Web Log - January, 2013

7-Jan-13 World View -- Brookings Institute freaks out over 'extremism' and fiscal cliff

India and Pakistan armies clash in Kashmir

This morning's key headlines from GenerationalDynamics.com

Syria's Assad promises new violence in public speech


Bashar al-Assad on TV on Sunday
Bashar al-Assad on TV on Sunday

When it was announced that Syria's president Bashar al-Assad would give a nationwide speech on Sunday, some people dared to hope that he would announce an end to his program of massive bloody slaughter of innocent women and children in his own country. Unsurprisingly, nothing of the sort happened. Here are some excerpts from his speech:

"Today we meet and suffering permeates Syrian land and there is no place for joy in any corner of the country while security and safety are absent from its streets and alley ways.

We meet today and there are mothers who have lost their finest children and families who have lost their providers, children who have been orphaned and brothers divided among the martyrs, the refugees, and the missing. ...

Terrorists holding the views of al Qaeda who call themselves jihadists are the ones running the terrorist operations here and we are fighting them. It is not impossible to destroy them if we have the courage. ...

Whoever talks solely of a political solution only is turning a blind eye to the facts and he is either ignorant or has been fooled into selling his people and the blood of martyrs for free and we will not allow this.

We are now in a state of war in every sense of the word. This war targets Syria using a handful of Syrians and many foreigners. Thus, this is a war of defending the nation."

There have been 60,000 deaths since the war began in March, 2011, the vast majority of them women and children. In saying that his opponents are foreigners and terrorists, controlled by foreign powers, he's indicating that he plans to continue massacring innocent women and children.

Assad's speech is another embarrassment for Lakhdar Brahimi, the United Nations envoy who replaced Kofi Annan, and who has been meeting frequently with al-Assad in an attempt to convince him to agree to some kind of political solution.
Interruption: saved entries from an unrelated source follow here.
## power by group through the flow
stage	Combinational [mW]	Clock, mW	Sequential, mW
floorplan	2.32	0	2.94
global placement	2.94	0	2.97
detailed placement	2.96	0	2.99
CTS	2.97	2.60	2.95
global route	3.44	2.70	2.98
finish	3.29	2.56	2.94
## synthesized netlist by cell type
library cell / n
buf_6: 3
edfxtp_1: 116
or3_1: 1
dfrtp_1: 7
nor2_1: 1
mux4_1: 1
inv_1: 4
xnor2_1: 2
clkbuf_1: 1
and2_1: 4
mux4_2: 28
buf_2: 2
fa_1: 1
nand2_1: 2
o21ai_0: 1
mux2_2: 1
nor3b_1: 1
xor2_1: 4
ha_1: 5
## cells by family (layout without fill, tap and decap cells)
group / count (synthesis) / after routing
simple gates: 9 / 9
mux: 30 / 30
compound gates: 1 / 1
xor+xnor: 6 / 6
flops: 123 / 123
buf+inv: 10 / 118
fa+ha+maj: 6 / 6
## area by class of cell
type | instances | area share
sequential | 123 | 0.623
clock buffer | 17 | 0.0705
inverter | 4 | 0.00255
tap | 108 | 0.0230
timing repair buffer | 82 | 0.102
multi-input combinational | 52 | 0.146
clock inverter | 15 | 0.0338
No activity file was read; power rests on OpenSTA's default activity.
## config.mk

```make
export PLATFORM = sky130hd
export DESIGN_NAME = sbpb_front
export DESIGN_NICKNAME = d
export VERILOG_FILES = /design/src/hw/rtl/sbpb_pkg.sv /design/src/hw/rtl/sbpb_front.sv
export SDC_FILE = /design/constraint.sdc
export NUM_CORES = 1
export LEC_CHECK = 0
export BUFFER_PORTS_ARGS = -buffer_cell sky130_fd_sc_hd__buf_2
export CORE_AREA = 2 2 213 152
export DETAILED_ROUTE_END_ITERATION = 8
export DIE_AREA = 0 0 215 154
export PLACE_DENSITY_LB_ADDON = 0.1
export SLEW_MARGIN = 20
export SYNTH_ARGS = -nofsm -noshare
export SYNTH_HDL_FRONTEND = slang
export SYNTH_SLANG_ARGS = --single-unit
export TNS_END_PERCENT = 20
```

## constraint.sdc

```tcl
create_clock -name clk -period 7.54 [get_ports clk]
set_input_delay 0.754 -clock clk [delete_from_list [all_inputs] [get_ports clk]]
set_output_delay 0.754 -clock clk [all_outputs]
set_load 0.05 [all_outputs]
```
Like Annan, Brahimi has been a total failure. Reuters and Guardian (London)

Brookings Institute freaks out over 'extremism' and fiscal cliff

First, by way of introduction, let me reprise the following:

So with repeated failures by economists and by the Brookings Institute itself, you'd think they'd develop a little humility. Instead, here are some excerpts from an interview on CNN's Reliable Sources on Sunday, or Thomas Mann of Brookings Institute and Norman Ornstein of American Enterprise Institute on the subject of the fiscal cliff:

Thomas Mann: "The Republican Party is very much together like a Tea Party now. Their ideological commitments have moved far to the Right and they really have deep skepticism of the whole notion of facts, of evidence, of science. And they're willing to engage in behavior that a generation ago we would have said is just beyond the pale, that is take the country's public credit and risk a default to get their way."

Thomas Mann: "It's just stunning what Republicans have said and been willing to do that's simply aren't true, not in a little fact-checking way, but in broad arguments about what America's about, where we've come from, why we have deficit problems now, what government spending does to jobs, and the like."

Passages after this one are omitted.